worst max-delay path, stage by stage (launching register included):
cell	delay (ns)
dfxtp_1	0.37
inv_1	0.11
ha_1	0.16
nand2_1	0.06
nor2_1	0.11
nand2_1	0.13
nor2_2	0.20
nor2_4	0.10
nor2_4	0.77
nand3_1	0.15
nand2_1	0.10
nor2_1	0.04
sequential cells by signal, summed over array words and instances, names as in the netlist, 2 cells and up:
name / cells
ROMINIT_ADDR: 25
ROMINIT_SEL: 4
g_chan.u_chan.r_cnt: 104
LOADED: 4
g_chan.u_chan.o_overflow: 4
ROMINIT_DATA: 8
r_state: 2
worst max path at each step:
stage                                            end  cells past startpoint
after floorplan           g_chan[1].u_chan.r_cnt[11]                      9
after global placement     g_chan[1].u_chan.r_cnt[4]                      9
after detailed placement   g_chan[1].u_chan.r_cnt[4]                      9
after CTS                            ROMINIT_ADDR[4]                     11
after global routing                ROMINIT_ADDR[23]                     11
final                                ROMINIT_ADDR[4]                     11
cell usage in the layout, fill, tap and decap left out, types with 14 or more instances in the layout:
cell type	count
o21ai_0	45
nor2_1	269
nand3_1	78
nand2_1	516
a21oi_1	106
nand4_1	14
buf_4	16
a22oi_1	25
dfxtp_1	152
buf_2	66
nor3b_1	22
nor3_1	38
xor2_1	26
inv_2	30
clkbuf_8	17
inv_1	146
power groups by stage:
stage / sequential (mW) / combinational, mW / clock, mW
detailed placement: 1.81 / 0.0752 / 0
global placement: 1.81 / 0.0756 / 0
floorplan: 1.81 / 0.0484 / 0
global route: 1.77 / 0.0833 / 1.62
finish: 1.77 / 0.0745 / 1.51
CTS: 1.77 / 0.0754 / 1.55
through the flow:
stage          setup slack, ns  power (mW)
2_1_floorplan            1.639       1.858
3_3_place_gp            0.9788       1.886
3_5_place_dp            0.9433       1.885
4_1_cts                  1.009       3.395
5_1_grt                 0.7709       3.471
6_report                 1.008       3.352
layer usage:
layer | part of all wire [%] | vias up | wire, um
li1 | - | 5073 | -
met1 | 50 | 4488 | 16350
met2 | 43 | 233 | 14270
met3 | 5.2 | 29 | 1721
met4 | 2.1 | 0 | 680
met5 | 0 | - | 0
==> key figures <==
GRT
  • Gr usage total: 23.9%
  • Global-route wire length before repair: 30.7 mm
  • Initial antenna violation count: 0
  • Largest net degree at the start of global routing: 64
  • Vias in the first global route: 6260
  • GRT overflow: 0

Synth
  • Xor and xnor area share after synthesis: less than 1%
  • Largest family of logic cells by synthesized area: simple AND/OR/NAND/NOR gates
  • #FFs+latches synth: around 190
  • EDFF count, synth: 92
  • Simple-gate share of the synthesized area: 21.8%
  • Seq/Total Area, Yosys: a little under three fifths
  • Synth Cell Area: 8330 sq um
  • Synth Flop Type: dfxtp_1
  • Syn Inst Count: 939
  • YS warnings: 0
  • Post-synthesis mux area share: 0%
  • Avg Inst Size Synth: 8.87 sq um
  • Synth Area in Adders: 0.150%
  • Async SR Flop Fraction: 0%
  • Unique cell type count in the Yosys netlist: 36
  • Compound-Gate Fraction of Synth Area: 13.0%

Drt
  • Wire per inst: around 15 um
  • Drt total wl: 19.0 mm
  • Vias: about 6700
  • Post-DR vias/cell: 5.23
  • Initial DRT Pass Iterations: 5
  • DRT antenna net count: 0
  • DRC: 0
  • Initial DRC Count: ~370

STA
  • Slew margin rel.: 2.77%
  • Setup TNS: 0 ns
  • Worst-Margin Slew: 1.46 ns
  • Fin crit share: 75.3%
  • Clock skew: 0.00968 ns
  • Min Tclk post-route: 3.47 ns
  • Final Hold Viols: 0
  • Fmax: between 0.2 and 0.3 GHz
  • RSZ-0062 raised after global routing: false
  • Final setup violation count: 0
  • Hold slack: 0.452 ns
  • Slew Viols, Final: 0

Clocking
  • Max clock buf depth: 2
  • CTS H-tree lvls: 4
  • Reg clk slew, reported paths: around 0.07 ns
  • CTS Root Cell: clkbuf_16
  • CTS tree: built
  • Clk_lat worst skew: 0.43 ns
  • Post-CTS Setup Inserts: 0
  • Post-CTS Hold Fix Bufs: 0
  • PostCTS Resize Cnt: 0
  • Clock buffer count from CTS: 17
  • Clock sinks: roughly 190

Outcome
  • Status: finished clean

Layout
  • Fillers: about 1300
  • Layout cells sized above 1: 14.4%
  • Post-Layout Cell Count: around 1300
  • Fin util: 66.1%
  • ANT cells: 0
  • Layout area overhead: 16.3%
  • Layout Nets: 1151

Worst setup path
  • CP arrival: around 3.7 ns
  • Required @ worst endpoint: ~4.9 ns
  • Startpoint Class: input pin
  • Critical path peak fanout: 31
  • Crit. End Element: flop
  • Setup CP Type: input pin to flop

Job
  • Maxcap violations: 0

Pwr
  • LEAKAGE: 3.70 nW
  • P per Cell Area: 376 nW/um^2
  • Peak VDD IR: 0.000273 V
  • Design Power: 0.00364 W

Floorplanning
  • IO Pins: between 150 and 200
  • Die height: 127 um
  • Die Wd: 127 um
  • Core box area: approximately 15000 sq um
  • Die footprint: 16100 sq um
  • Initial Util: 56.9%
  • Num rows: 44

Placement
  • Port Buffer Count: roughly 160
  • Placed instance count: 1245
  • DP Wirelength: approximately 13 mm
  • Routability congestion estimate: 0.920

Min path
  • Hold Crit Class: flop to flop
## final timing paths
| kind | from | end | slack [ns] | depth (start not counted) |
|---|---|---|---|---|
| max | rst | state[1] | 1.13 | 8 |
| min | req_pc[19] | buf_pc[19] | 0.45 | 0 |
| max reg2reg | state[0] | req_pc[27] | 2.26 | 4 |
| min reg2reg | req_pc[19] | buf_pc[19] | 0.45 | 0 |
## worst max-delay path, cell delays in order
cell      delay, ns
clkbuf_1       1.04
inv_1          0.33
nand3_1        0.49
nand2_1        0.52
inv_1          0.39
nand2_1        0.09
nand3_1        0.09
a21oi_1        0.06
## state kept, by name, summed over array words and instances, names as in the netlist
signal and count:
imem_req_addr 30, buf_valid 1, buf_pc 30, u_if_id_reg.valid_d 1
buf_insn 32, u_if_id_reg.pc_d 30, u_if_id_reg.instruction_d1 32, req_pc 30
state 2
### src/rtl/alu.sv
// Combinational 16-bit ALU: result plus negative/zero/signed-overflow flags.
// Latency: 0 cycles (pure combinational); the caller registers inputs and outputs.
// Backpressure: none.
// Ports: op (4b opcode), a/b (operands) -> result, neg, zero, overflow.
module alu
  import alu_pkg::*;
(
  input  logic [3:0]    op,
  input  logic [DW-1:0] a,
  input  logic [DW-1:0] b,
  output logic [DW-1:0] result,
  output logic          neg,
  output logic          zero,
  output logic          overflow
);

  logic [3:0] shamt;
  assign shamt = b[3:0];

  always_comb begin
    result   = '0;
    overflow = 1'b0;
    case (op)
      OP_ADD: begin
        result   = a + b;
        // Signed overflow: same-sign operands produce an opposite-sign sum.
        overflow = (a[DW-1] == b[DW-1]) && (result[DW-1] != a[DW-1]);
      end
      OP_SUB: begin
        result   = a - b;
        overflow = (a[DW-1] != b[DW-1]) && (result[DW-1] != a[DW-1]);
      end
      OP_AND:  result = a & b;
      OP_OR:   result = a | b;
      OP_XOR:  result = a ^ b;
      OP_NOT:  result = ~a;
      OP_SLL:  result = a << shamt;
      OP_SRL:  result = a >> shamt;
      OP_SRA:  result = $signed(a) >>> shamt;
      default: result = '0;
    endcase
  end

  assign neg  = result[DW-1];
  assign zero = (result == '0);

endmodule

####

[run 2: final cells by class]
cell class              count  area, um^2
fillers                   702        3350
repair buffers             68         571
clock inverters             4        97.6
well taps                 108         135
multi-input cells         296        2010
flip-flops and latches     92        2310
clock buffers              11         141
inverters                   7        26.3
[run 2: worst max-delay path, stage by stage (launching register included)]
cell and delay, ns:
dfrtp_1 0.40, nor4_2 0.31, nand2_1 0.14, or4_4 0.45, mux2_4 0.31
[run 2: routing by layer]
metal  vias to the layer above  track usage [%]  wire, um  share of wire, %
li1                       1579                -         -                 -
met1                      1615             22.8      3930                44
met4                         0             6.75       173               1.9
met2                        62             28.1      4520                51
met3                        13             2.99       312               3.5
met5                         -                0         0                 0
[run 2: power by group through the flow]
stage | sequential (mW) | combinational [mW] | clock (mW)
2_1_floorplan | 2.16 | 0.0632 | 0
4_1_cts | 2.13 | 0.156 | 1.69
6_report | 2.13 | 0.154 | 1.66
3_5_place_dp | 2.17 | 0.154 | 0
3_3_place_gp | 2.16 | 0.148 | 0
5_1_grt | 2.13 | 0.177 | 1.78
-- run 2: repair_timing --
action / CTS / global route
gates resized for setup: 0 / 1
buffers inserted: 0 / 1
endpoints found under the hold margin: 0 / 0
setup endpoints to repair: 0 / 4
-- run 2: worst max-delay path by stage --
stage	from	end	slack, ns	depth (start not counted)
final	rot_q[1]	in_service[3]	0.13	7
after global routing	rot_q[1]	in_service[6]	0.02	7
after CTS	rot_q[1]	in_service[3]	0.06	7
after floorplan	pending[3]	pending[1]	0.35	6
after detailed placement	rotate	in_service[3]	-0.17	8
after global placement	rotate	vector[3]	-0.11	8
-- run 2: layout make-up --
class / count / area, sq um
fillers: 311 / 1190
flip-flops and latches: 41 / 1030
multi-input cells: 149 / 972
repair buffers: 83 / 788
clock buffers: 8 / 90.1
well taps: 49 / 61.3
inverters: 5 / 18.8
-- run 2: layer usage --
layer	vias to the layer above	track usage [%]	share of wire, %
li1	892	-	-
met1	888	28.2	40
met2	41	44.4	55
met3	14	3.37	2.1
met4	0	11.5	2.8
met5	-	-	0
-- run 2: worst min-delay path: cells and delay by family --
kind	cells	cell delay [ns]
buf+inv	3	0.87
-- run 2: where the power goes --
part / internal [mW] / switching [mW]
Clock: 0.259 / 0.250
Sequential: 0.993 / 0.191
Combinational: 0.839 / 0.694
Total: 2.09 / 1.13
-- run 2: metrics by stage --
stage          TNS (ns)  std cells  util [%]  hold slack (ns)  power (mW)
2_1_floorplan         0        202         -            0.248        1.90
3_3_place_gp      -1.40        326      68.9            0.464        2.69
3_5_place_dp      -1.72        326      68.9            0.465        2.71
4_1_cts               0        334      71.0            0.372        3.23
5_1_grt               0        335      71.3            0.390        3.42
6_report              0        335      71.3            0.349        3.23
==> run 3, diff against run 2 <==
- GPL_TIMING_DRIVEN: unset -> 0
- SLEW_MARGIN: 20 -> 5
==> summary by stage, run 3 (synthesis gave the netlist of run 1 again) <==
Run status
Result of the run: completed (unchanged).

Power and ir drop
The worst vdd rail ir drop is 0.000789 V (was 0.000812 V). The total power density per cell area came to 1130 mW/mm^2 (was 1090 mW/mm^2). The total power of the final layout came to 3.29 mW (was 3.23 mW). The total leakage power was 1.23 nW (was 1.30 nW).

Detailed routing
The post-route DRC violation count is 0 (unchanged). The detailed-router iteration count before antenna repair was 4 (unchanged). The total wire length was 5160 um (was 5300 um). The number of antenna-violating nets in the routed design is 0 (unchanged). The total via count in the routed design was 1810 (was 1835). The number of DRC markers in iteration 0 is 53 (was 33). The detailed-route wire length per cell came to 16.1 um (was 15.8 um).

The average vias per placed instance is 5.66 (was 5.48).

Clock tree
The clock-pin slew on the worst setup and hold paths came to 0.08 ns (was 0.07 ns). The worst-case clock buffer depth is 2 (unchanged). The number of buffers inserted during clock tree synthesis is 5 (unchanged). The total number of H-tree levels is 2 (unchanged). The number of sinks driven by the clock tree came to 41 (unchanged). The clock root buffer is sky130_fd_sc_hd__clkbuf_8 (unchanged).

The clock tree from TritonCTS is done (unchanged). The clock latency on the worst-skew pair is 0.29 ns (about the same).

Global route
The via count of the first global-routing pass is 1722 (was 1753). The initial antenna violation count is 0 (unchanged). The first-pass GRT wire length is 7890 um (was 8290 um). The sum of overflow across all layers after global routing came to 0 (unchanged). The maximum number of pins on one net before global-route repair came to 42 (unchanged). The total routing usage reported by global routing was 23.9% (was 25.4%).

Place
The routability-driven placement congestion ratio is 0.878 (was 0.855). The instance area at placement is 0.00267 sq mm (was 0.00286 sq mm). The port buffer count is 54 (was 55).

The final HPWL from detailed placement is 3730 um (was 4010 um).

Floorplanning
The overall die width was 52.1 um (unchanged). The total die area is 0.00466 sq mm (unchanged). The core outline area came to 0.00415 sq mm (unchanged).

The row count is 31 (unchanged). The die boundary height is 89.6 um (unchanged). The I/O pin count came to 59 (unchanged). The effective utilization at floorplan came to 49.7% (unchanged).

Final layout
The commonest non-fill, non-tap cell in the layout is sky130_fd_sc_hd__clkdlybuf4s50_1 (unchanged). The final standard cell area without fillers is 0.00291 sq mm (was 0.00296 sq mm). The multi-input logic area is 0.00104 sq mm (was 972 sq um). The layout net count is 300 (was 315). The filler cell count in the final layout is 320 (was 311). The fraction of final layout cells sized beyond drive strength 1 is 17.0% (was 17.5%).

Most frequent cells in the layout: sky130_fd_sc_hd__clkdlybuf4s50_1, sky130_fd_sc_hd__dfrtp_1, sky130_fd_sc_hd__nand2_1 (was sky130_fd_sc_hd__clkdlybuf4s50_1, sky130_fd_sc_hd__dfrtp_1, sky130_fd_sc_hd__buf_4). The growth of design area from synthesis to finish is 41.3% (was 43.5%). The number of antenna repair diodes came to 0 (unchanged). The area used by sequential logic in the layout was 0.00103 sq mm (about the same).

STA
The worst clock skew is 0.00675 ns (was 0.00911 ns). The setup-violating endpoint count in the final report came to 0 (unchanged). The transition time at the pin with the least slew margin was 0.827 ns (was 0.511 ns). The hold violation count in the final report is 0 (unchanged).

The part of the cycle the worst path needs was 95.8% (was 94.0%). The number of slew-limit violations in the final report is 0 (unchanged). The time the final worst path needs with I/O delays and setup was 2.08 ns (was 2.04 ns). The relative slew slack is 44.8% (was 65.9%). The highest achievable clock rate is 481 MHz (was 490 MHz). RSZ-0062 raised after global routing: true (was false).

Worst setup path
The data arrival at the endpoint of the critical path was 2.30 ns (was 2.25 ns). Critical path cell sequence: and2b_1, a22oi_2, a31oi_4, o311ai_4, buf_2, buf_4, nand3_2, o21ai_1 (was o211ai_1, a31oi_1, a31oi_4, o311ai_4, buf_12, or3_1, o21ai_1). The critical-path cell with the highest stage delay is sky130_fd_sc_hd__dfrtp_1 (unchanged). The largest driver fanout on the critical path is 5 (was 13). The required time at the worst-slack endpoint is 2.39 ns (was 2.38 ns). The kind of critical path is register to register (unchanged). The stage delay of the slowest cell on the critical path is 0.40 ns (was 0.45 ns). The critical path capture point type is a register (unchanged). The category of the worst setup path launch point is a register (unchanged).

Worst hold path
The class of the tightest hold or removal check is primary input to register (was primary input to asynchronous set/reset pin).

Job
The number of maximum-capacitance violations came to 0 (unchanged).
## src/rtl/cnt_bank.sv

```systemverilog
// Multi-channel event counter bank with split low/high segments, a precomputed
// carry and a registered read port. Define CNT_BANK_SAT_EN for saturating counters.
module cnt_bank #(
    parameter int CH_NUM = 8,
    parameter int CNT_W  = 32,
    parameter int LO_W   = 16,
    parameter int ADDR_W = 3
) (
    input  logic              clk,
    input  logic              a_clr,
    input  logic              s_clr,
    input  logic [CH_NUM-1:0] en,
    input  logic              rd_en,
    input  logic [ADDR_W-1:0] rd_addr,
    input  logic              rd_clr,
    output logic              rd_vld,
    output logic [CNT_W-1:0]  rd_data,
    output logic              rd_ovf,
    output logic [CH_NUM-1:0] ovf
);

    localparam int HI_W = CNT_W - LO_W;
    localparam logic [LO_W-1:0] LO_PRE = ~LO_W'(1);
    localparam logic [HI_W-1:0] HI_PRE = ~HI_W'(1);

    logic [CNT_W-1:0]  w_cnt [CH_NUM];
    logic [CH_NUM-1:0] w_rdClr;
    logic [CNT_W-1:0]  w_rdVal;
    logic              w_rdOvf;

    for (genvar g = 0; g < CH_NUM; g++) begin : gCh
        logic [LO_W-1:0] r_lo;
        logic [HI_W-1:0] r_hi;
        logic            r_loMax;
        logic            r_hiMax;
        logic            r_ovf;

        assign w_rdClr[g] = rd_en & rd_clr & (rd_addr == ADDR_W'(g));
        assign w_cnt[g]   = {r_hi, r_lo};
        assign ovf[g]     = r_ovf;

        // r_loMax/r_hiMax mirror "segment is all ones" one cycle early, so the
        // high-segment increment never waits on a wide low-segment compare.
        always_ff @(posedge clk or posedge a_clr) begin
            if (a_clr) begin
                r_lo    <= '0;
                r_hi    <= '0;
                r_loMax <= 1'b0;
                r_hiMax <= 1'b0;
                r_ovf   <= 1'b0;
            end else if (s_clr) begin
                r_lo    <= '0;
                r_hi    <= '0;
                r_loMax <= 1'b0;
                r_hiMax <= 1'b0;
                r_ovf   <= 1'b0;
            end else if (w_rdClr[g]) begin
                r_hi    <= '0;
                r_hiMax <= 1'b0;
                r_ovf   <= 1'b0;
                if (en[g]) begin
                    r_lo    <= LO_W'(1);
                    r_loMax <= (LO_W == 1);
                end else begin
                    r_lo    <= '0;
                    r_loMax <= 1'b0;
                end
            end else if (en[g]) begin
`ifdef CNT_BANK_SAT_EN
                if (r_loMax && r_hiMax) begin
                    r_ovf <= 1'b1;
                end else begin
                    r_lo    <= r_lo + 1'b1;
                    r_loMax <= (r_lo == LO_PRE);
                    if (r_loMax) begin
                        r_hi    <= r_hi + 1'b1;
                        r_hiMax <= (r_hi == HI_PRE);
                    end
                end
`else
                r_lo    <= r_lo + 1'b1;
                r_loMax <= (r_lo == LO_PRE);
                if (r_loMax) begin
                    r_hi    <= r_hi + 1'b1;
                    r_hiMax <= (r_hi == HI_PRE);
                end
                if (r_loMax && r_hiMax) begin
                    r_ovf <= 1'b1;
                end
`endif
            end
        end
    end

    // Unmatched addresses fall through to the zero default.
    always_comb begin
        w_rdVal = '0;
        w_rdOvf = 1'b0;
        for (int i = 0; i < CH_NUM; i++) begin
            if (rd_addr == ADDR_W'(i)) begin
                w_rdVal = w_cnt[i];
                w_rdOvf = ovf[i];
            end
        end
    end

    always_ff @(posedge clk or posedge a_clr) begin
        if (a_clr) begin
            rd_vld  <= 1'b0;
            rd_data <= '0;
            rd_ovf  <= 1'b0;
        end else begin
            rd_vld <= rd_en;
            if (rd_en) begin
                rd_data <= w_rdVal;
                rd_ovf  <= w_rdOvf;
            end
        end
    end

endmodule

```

####

In the records above, find the lines holding "roughly". Copy each one.

  • Clock sinks: roughly 190
  • Port Buffer Count: roughly 160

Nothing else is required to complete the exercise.